Second book down for my Inkyard Press blog tour edition! Thank you so much to Harlequin Trade Publishing for having me on this tour and asking me to be a part of your other blog tours as well! This is such a huge honor for me and I could not have asked for better cooperation between me and your staff. Seriously, I had a pleasure working with you on all of these tours!
A Love Hate Thing
by Whitney D. Grandison
Publisher: Inkyard Press
Release Date: January 7, 2020
Genre: YA Contemporary
Harlequin | Amazon | B&N | Indie Bound | Kobo | B-a-M | Google Play
A fantastic enemies to lovers romance about an It girl whose world is upended when a boy from the past moves into her house after tragedy strikes. For fans of Ibi Zoboi’s Pride, Mary H. K. Choi and Samira Ahmed. Wattpad author Whitney D. Grandison’s traditional publishing debut.
When they’re stuck under one roof, the house may not be big enough for their hate…or their love
When Tyson Trice finds himself tossed into the affluent coastal community of Pacific Hills, he’s ready for the questions, the stares, and the total feeling of not belonging in the posh suburb. Not that he cares. After recovering from being shot and surviving the mean streets of Lindenwood, he doesn’t care about anyone or anything. He doesn’t even care how the rest of his life will play out.
In Pacific Hills, image is everything. Something that, as the resident golden girl, Nandy Smith knows all too well. She’s spent most of her life building the pristine image that it takes to fit in. After learning that her parents are taking in a former childhood friend, Nandy fears her summer plans, as well as her reputation, will go up in flames. It’s the start of summer vacation and the last thing Nandy needs is some juvenile delinquent from the ’Wood crashing into her world.
Stuck together in close quarters, Trice and Nandy are in for some long summer nights. Only, with the ever-present pull back to the Lindenwood streets, it’ll be a wonder if Trice makes it through this summer at all.

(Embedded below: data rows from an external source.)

--- config.mk ---
export PLATFORM = sky130hd
export DESIGN_NAME = if_id_stage
export DESIGN_NICKNAME = d
export VERILOG_FILES = /design/src/rtl/if_pkg.sv /design/src/rtl/if_id_reg.sv /design/src/rtl/if_id_stage.sv
export SDC_FILE = /design/constraint.sdc
export NUM_CORES = 1
export LEC_CHECK = 0
export CORE_AREA = 2 2 135 137
export DETAILED_ROUTE_END_ITERATION = 7
export DIE_AREA = 0 0 137 139
export GPL_TIMING_DRIVEN = 0
export HOLD_SLACK_MARGIN = 0.05
export PLACE_DENSITY = 0.79
export REMOVE_ABC_BUFFERS = 1
export SLEW_MARGIN = 20
export SYNTH_ARGS = -nofsm -noshare
export SYNTH_HDL_FRONTEND = slang
export SYNTH_HIERARCHICAL = 1
export SYNTH_SLANG_ARGS = --single-unit
--- constraint.sdc ---
create_clock -name clk -period 3.9 [get_ports clk]
set_input_delay 0.78 -clock clk [delete_from_list [all_inputs] [get_ports clk]]
set_output_delay 0.78 -clock clk [all_outputs]
set_load 0.005 [all_outputs]
<file path="src/rtl/pyramid_pkg.sv">
// Shared types and constants for the pyramid counter and its downstream monitor.
package pyramid_pkg;

   localparam int PM_CNT_W = 4;

   typedef enum logic [1:0] {
      IDLE,
      RUN,
      ROW_END,
      ERROR
   } pm_state_t;

   localparam logic [1:0] PM_ERR_NONE  = 2'd0;
   localparam logic [1:0] PM_ERR_STEP  = 2'd1;
   localparam logic [1:0] PM_ERR_NOROW = 2'd2;
   localparam logic [1:0] PM_ERR_SPUR  = 2'd3;

endpackage

</file>
<file path="src/rtl/level_change_det.sv">
// Row-event detector: a strobe in any enabled cycle where the sampled level differs
// from the level seen at the previous enabled sample.
module level_change_det (
   input  logic up,
   input  logic reset,
   input  logic enable,
   input  logic level,
   output logic change
);

   logic prev_row_reg;

   always_ff @(posedge up) begin
      if (reset) begin
         prev_row_reg <= 1'b0;
      end else if (enable) begin
         prev_row_reg <= level;
      end
   end

   assign change = enable & (level ^ prev_row_reg);

endmodule

</file>
<file path="src/rtl/pyramid_monitor.sv">
// Sequence checker and pyramid statistics for the pyramid counter.
// Define PYRAMID_MONITOR_STICKY_ERR_EN to make the error state terminal until reset.
module pyramid_monitor
   import pyramid_pkg::*;
#(
   parameter int CNT_W = PM_CNT_W,
   parameter int TOT_W = 16
) (
   input  logic             up,
   input  logic             reset,
   input  logic             enable,
   input  logic [CNT_W-1:0] cnt_in,
   input  logic             row_pulse,
   input  logic             done_pulse,
   output logic [CNT_W-1:0] row_idx,
   output logic [CNT_W-1:0] row_limit,
   output logic [TOT_W-1:0] pyr_cnt,
   output logic             done,
   output logic             busy,
   output logic             err,
   output logic [1:0]       err_code
);

   pm_state_t        state_reg, state_next;
   logic [CNT_W-1:0] prev_cnt_reg;
   logic [CNT_W-1:0] row_idx_reg, row_idx_next;
   logic [CNT_W-1:0] row_limit_reg, row_limit_next;
   logic [TOT_W-1:0] pyr_cnt_reg, pyr_cnt_next;
   logic             done_reg, done_next;
   logic             busy_reg, busy_next;
   logic             err_reg, err_next;
   logic [1:0]       err_code_reg, err_code_next;
   logic [1:0]       cause;
   logic             row_evt;
   logic             step_ok;
   logic             wrap_ok;
   logic [CNT_W-1:0] cnt_inc;

   level_change_det u_row_det (
      .up     (up),
      .reset  (reset),
      .enable (enable),
      .level  (row_pulse),
      .change (row_evt)
   );

   // The all-ones to zero wrap is never an ordinary step; only wrap_ok accepts it.
   assign cnt_inc = prev_cnt_reg + 1'b1;
   assign step_ok = (cnt_in == cnt_inc) && (prev_cnt_reg < row_limit_reg);
   assign wrap_ok = (cnt_in == '0) && (prev_cnt_reg == row_limit_reg);

   always_comb begin
      state_next     = state_reg;
      row_idx_next   = row_idx_reg;
      row_limit_next = row_limit_reg;
      pyr_cnt_next   = pyr_cnt_reg;
      done_next      = 1'b0;
`ifdef PYRAMID_MONITOR_STICKY_ERR_EN
      err_next       = err_reg;
`else
      err_next       = 1'b0;
`endif
      err_code_next  = err_code_reg;
      cause          = PM_ERR_NONE;

      if (enable) begin
         case (state_reg)
            IDLE: begin
               if (cnt_in == '0) begin
                  state_next = RUN;
               end
            end
            RUN: begin
               if (wrap_ok && row_evt) begin
                  state_next = ROW_END;
               end else if (wrap_ok) begin
                  cause = PM_ERR_NOROW;
               end else if (row_evt || done_pulse) begin
                  cause = PM_ERR_SPUR;
               end else if (!step_ok) begin
                  cause = PM_ERR_STEP;
               end
            end
            ROW_END: begin
               if (row_evt) begin
                  cause = PM_ERR_SPUR;
               end else if (!step_ok) begin
                  cause = PM_ERR_STEP;
               end else begin
                  state_next = RUN;
                  if ((row_limit_reg == CNT_W'(1)) || done_pulse) begin
                     if (pyr_cnt_reg != '1) begin
                        pyr_cnt_next = pyr_cnt_reg + 1'b1;
                     end
                     done_next      = 1'b1;
                     row_idx_next   = '0;
                     row_limit_next = '1;
                  end else begin
                     row_idx_next   = row_idx_reg + 1'b1;
                     row_limit_next = row_limit_reg - 1'b1;
                  end
               end
            end
            ERROR: begin
`ifdef PYRAMID_MONITOR_STICKY_ERR_EN
               state_next = ERROR;
`else
               state_next     = IDLE;
               row_idx_next   = '0;
               row_limit_next = '1;
`endif
            end
            default: begin
               state_next = IDLE;
            end
         endcase

         if (cause != PM_ERR_NONE) begin
            state_next    = ERROR;
            err_next      = 1'b1;
            err_code_next = cause;
         end
      end

      busy_next = (state_next == RUN) || (state_next == ROW_END);
   end

   always_ff @(posedge up) begin
      if (reset) begin
         state_reg     <= IDLE;
         prev_cnt_reg  <= '0;
         row_idx_reg   <= '0;
         row_limit_reg <= '1;
         pyr_cnt_reg   <= '0;
         done_reg      <= 1'b0;
         busy_reg      <= 1'b0;
         err_reg       <= 1'b0;
         err_code_reg  <= PM_ERR_NONE;
      end else begin
         state_reg     <= state_next;
         if (enable) begin
            prev_cnt_reg <= cnt_in;
         end
         row_idx_reg   <= row_idx_next;
         row_limit_reg <= row_limit_next;
         pyr_cnt_reg   <= pyr_cnt_next;
         done_reg      <= done_next;
         busy_reg      <= busy_next;
         err_reg       <= err_next;
         err_code_reg  <= err_code_next;
      end
   end

   assign row_idx   = row_idx_reg;
   assign row_limit = row_limit_reg;
   assign pyr_cnt   = pyr_cnt_reg;
   assign done      = done_reg;
   assign busy      = busy_reg;
   assign err       = err_reg;
   assign err_code  = err_code_reg;

endmodule
</file>
<file path="config.mk">
export PLATFORM = sky130hd
export DESIGN_NAME = pyramid_monitor
export DESIGN_NICKNAME = d
export VERILOG_FILES = /design/src/rtl/pyramid_pkg.sv /design/src/rtl/level_change_det.sv /design/src/rtl/pyramid_monitor.sv
export SDC_FILE = /design/constraint.sdc
export NUM_CORES = 1
export LEC_CHECK = 0
export CORE_MARGIN = 4
export CORE_UTILIZATION = 51
export CTS_CLUSTER_SIZE = 40
export DETAILED_ROUTE_END_ITERATION = 12
export PLACE_DENSITY = 0.79
export SYNTH_ARGS = -nofsm -noshare
export SYNTH_HDL_FRONTEND = slang
export SYNTH_SLANG_ARGS = --single-unit
</file>
<file path="constraint.sdc">
create_clock -name up -period 3.8 [get_ports up]
set_clock_uncertainty 0.15 [all_clocks]
set_input_delay 0.76 -clock up [delete_from_list [all_inputs] [get_ports up]]
set_output_delay 0.76 -clock up [all_outputs]
set_load 0.1 [all_outputs]
</file>
==> flow_summary_export.csv <==
group,metric,value,unit
finish,final_cells,316,
pwr,power_leakage,0.9205,nW
setup_path,critPathLaunchType,"input port",
global_routing,grt_usage,18.00,%
pwr,p_switching,0.0001743,W
route,drc,0,
setup_path,r2r_slack,1.08,ns
cts,h-tree-depth,2,
floorplanning,chipHeight,70.62,µm
yosys,netlist_top_cells_area,"dfxtp_1, xnor2_1, ha_1",
yosys,syn_avg_cell_area,8.731,µm²
finish,multi_input_area,0.001174,mm²
sta,final-setup-viol-count,0,
floorplanning,die-area,0.004986,mm²
yosys,synth.most_common_cell,"dfxtp_1",
sta,hold_violations,0,
yosys,synthTopCellsByCount,"dfxtp_1, nor2_1, nand2_1, xnor2_1, inv_1",
cts,cts_tree,"yes",
yosys,ys_ff_latch,36,
cts,clk_latency,0.29,ns
sta,period_share,79.34,%
global_routing,grt_max_degree,20,
yosys,netlist_area,0.001999,mm²
yosys,dominantRegCellSynth,"dfxtp_1",
yosys,yosysWarnings,0,
sta,fin_tns_setup,0,ns
pwr,netSwitchingFraction,22.48,%
pwr,pwr-share-clk,43.0,%
finish,regArea,720.7,µm²
yosys,syn_nets,251,
finish,final.fill_count,314,
route,antenna_left,0,
placed_design,gp_congestion,0.8747,
placed_design,portBuffers,37,
global_routing,grt_util_met1,23.71,%
floorplanning,start_util,53.80,%
global_routing,antenna_found_initial,0,
finish,antenna_cells,0,
sta,worstMarginPinSlew,0.9812,ns
finish,drive_above_1_share,8.209,%
yosys,yosysTopAreaCell,"dfxtp_1",
yosys,synth.distinct_cells,44,
global_routing,grt_pass1_vias,1673,
finish,syn2layout_area_growth,25.41,%
route,routed_wl,4.109,mm
floorplanning,fp.dieW,70.62,µm
pwr,power_density,309.3,mW/mm²
global_routing,overflow,0,
finish,layout.nets,289,
status,status,"finished clean",
job,drv_cap,0,
pwr,power,0.0007755,W
yosys,yosysSeqAreaShare,36.05,%
sta,fin_crit,3.015,ns
route,drt_iter0_markers,112,
global_routing,grt_pass1_wl,7.369,mm
yosys,synth_edf_count,0,
pwr,seq_power_share,49.6,%
sta,grt_setup_unrepaired,"false",
cts,cts_buffer_depth,2,
cts,hold_buffers,0,
cts,cts-root-buf,"clkbuf_8",
sta,slew_headroom,34.38,%
sta,max_freq,331.7,MHz
cts,clkTransAtPathRegs,0.07,ns
global_routing,grt.busiest_layer,"met2",
setup_path,end_kind,"flip-flop",
global_routing,grt_use_met2,27.96,%
placed_design,hpwl,2.994,mm
cts,cts_buffers,5,
cts,post_cts_buffers,0,
floorplanning,fp-row-count,22,
setup_path,required,3.83,ns
sta,final_max_slew_viol_count,0,
setup_path,path_class,"in -> reg",
min_path,worstHoldPathType,"reg -> reg",
pwr,pwr-share-comb,7.4,%
finish,largest_reg_flops,16,
cts,clkSinkCount,36,
placed_design,place_inst,308,
route,routedWlPerCell,13.00,µm
setup_path,crit_fanout,17,
yosys,synthArstFlopShare,0,%
route,first_pass_iters,4,
yosys,synth_top_cell_area_share,36.05,%
pwr,vdd_ir_drop_max,212.6,µV
floorplanning,io-pin-count,38,
route,vias_per_cell,5.377,
cts,cts_resized,0,
global_routing,use_met3,6.250,%
pwr,p_int,0.0006012,W
setup_path,arrival,3.05,ns
yosys,syn_inst,229,
route,vias,1699,
floorplanning,core,0.003716,mm²
-- placed cells by master, fill, tap and decap left out, types with 2 or more instances in the layout --
cell type        netlist  final
and2_1                 3      3
nand2_1               20     20
xnor2_1               20     20
xor2_1                 4      4
dfxtp_1               36     36
inv_1                 15     15
and3_1                 2      2
o21ai_0                8      8
clkbuf_8               0      5
nand4_1                4      4
nor4_2                 2      2
nor3_1                 5      5
buf_4                  1      2
ha_1                  13     13
nor2b_1                2      2
nand2b_1               2      2
nor3_2                 3      3
mux2i_1                8      8
a31oi_1                2      2
nor2_1                29     29
nand3_1                9      9
clkdlybuf4s50_1        0     37
or3_1                  6      6
a21oi_1                8      8
-- kinds of logic (layout without fill, tap and decap cells) --
kind of cell / after synthesis / count (layout) / synth area share [%]
compound gates: 30 / 30 / 11.01
xor+xnor: 24 / 24 / 10.51
fa+ha+maj: 13 / 13 / 8.135
buf+inv: 23 / 62 / 5.257
flops: 36 / 36 / 36.04
mux: 9 / 9 / 4.568
simple gates: 94 / 94 / 24.47
-- metal layers --
layer  wire, µm  vias to the layer above
li1           -                      860
met4         52                        0
met5          0                        -
met3        214                        5
met1       2019                      794
met2       1823                       40
-- final timing paths --
check / start / to / cells after the start
setup / recovery: cnt_in[0] / pyr_cnt[13] / 8
hold / removal: err_code[1] / err_code[1] / 2
setup reg to reg: prev_cnt_reg[0] / pyr_cnt[13] / 8
hold reg to reg: err_code[1] / err_code[1] / 2
-- cell type report --
cell class              count  area share, %
multi-input cells         170          46.81
clock buffers               5          2.745
clock inverters             3          1.697
flip-flops and latches     36          28.74
well taps                  48          2.395
repair buffers             39          15.37
inverters                  15          2.246
-- critical path, cell delays in order --
cell	delay (ns)
clkdlybuf4s50_1	0.45
xnor2_1	0.18
a2111oi_4	0.35
nand4_2	0.20
a311o_1	0.57
nor4_2	0.33
xnor2_1	0.15
nor2_1	0.05
-- stage by stage --
stage / setup WS [ns] / instance area [µm²] / hold slack [ns] / utilization, %
2_1_floorplan: 0.6589 / 1999 / 0.3322 / -
3_3_place_gp: 0.5382 / 2396 / 0.2950 / 64.48
3_5_place_dp: 0.4808 / 2396 / 0.2953 / 64.48
4_1_cts: 0.8001 / 2507 / 0.3063 / 67.47
5_1_grt: 0.5060 / 2507 / 0.3494 / 67.47
6_report: 0.7852 / 2507 / 0.3052 / 67.47
-- power groups by stage --
| stage | Sequential [W] | Combinational [W] | Clock, W |
|---|---|---|---|
| global route | 0.000385 | 0.0000630 | 0.000359 |
| floorplan | 0.000394 | 0.0000373 | 0 |
| CTS | 0.000385 | 0.0000578 | 0.000343 |
| global placement | 0.000393 | 0.0000567 | 0 |
| finish | 0.000385 | 0.0000577 | 0.000333 |
| detailed placement | 0.000393 | 0.0000573 | 0 |
(Power assumes the default switching activity.)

Whitney D. Grandison was born and raised in Akron, Ohio, where she currently resides. A lover of stories since she first picked up a book, it’s no surprise she’s taken to writing her own. Some of her works can be found on Wattpad, one of the largest online story sharing platforms, where she has acquired over 30,000 followers and an audience of over fifteen million dedicated readers.
Disclaimer: I voluntarily read and reviewed an advanced copy of this book. All thoughts and opinions are my own. Thank you to Harlequin Trade Publishing, Netgalley, and Inkyard Press for this free copy. All quotes in this review are taken from the Advanced Reader Copy and may change in final publication.
Man. I was really hurt reading this one, yet again. I swear, does Inkyard Press specialize in writing some hard core YA contemporary books meant to break you down and make you see the tough side of life? Because this is not the first book that has done that to me and it certainly won’t be the last if I see their pattern. That darn Inkyard Press!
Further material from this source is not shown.